(Stored data)
_ _ _
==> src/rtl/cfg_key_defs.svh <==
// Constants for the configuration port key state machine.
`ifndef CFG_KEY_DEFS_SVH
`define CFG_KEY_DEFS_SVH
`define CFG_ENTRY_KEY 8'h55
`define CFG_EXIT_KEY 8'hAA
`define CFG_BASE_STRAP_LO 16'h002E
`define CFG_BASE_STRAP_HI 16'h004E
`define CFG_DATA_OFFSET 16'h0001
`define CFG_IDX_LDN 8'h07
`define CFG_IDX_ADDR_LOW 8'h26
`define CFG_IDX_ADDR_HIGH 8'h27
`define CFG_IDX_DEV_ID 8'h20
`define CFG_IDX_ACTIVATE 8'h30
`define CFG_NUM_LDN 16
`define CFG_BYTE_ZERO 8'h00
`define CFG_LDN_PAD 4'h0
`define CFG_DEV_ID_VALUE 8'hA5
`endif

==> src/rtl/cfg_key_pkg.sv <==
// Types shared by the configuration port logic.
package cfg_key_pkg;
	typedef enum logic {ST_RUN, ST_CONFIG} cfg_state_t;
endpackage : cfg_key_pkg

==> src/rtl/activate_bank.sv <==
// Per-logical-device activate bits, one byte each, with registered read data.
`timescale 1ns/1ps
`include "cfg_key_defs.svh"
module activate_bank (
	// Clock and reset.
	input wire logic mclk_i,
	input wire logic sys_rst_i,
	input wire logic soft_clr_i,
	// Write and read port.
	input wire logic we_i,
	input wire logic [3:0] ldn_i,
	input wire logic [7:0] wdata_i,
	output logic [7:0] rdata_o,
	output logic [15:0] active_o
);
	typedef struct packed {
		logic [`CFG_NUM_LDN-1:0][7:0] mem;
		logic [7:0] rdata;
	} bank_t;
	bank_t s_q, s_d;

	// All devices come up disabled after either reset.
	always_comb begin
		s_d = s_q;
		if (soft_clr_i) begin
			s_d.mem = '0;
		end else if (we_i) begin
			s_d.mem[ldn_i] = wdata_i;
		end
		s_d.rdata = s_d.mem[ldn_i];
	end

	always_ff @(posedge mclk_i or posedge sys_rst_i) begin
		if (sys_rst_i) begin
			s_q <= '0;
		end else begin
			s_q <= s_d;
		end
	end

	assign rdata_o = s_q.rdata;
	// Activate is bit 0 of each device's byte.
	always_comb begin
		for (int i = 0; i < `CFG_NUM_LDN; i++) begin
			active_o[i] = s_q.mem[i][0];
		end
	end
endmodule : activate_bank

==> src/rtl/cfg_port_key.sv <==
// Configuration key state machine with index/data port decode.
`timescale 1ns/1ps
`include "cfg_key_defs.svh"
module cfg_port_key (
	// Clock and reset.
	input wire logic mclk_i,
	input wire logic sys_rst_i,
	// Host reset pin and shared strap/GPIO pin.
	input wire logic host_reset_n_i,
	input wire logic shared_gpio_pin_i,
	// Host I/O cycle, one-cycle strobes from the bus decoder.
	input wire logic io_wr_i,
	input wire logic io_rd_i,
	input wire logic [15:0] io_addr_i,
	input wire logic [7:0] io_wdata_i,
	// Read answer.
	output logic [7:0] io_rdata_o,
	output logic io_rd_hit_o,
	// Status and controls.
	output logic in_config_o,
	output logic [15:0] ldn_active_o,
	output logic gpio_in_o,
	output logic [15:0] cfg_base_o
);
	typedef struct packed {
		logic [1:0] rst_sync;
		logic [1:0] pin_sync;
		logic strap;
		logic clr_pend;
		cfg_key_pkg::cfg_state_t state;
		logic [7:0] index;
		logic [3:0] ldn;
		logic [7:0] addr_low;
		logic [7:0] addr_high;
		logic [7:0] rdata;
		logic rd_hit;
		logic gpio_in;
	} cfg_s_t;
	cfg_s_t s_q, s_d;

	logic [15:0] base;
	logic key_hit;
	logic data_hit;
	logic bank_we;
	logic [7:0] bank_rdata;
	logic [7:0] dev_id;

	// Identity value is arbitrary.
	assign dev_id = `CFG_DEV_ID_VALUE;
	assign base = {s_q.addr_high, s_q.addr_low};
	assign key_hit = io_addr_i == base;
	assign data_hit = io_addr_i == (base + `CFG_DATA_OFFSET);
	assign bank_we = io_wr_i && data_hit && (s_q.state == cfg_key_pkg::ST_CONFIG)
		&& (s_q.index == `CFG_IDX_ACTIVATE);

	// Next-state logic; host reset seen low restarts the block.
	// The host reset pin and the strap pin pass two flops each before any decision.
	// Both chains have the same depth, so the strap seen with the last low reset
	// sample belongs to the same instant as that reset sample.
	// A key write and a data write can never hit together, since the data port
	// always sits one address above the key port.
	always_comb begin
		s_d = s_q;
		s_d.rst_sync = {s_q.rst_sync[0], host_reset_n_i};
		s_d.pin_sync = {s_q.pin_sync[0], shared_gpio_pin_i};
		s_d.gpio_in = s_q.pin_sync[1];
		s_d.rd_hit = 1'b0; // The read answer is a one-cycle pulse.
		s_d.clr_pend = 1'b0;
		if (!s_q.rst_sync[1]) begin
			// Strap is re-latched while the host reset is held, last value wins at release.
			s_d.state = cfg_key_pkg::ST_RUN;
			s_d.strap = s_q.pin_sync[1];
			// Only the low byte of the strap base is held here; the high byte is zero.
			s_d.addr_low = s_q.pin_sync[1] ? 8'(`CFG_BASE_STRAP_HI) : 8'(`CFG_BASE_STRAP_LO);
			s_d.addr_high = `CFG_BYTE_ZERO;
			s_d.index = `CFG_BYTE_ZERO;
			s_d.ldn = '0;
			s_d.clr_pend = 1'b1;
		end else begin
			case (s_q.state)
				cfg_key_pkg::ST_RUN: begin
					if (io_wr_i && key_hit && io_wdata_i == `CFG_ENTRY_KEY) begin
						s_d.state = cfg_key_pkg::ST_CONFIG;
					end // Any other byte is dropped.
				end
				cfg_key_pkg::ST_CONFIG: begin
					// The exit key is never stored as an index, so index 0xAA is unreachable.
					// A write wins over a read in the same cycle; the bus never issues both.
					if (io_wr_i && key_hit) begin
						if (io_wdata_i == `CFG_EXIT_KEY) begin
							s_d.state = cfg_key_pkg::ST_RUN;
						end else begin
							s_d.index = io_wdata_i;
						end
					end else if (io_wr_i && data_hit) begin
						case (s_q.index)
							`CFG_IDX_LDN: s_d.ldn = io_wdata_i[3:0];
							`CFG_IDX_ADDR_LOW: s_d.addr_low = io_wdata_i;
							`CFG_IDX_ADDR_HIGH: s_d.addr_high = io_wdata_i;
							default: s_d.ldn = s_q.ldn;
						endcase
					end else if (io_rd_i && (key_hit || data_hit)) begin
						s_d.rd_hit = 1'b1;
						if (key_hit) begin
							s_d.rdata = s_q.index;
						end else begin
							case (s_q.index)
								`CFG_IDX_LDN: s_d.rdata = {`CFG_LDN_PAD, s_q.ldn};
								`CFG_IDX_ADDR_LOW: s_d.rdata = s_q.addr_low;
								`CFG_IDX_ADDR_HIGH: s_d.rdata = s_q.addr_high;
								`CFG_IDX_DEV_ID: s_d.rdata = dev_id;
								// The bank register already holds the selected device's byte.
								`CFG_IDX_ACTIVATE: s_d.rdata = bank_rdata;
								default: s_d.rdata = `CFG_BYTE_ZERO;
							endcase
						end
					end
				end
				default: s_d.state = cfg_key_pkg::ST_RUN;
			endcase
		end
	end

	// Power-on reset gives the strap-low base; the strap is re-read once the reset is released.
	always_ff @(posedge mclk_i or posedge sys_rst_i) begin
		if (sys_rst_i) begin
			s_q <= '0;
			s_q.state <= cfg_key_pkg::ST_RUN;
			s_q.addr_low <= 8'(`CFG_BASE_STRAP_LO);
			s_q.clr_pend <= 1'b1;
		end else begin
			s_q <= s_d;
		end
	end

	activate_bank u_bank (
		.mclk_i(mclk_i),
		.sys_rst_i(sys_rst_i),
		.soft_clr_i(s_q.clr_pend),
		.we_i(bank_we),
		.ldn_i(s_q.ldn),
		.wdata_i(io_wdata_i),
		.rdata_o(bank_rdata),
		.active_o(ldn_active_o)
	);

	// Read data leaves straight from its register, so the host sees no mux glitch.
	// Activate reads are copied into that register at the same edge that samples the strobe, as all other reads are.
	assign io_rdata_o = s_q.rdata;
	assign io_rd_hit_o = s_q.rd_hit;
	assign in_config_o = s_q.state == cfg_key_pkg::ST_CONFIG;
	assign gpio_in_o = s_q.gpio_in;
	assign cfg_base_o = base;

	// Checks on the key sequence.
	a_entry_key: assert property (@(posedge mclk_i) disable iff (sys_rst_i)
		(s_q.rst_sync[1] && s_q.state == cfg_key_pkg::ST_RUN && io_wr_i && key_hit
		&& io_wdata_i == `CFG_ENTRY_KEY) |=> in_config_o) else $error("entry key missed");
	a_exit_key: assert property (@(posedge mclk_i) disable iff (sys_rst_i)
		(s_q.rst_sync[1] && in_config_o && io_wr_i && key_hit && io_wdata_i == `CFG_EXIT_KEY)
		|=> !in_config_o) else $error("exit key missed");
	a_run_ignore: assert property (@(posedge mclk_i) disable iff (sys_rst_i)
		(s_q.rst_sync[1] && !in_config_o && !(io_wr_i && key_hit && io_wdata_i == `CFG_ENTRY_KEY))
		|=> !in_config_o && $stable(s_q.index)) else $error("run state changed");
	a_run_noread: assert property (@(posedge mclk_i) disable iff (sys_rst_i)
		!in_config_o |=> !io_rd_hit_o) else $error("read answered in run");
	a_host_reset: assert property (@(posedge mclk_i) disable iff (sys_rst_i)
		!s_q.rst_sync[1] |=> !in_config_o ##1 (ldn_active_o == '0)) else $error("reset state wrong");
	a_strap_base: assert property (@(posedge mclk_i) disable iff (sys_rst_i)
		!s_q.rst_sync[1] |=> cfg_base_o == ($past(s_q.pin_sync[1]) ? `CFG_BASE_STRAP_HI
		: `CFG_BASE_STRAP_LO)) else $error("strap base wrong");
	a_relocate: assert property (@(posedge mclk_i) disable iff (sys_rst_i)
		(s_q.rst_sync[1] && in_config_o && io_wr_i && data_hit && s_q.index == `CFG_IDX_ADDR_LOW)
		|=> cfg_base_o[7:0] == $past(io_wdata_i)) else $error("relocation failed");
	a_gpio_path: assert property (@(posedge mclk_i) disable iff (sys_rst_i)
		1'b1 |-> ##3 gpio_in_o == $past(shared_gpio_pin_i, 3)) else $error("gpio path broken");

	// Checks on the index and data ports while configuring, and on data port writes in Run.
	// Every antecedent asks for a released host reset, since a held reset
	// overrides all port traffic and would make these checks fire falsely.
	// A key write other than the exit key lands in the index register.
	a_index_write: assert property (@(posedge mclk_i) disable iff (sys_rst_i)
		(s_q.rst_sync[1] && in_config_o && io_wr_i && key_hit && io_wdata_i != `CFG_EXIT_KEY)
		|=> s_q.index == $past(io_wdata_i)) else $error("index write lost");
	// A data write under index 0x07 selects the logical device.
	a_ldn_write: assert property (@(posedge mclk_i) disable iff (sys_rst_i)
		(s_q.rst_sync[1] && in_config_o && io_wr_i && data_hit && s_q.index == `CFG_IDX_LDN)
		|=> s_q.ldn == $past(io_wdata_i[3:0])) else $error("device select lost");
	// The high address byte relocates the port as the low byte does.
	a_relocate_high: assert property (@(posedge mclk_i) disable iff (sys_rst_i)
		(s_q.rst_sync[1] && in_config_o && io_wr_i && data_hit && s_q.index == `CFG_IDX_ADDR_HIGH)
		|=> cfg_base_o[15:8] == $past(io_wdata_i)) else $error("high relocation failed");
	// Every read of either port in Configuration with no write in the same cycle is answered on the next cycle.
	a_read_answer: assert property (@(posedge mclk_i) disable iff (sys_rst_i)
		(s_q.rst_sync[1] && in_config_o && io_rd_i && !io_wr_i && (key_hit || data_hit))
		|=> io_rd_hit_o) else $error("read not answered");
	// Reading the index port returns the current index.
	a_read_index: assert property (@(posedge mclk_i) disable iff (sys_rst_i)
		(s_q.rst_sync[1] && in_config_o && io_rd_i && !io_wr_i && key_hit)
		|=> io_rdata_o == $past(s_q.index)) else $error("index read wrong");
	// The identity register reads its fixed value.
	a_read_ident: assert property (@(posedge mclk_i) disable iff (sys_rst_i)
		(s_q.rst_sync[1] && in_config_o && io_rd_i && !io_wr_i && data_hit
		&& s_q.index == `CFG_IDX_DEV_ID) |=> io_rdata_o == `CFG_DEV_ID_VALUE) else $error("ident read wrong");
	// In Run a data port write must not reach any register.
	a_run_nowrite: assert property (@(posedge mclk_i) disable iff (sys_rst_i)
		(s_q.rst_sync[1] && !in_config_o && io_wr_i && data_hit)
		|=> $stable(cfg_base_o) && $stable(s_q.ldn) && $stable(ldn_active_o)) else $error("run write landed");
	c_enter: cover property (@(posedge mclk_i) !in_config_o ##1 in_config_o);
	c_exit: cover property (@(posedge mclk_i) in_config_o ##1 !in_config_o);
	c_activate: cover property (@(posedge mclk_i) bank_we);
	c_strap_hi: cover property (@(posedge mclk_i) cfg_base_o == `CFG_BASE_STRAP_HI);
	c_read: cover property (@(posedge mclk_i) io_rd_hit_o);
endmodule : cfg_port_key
_ _ _
● **DESCRIPTION OF THE TASK**
The entries above hold a line with "s_q.index == $past(io_wdata_i))" and a later line with "a_ldn_write: assert property". Write out exactly those lines and all lines between, nothing more.

● **WRITTEN REPLY**
		|=> s_q.index == $past(io_wdata_i)) else $error("index write lost");
	// A data write under index 0x07 selects the logical device.
	a_ldn_write: assert property (@(posedge mclk_i) disable iff (sys_rst_i)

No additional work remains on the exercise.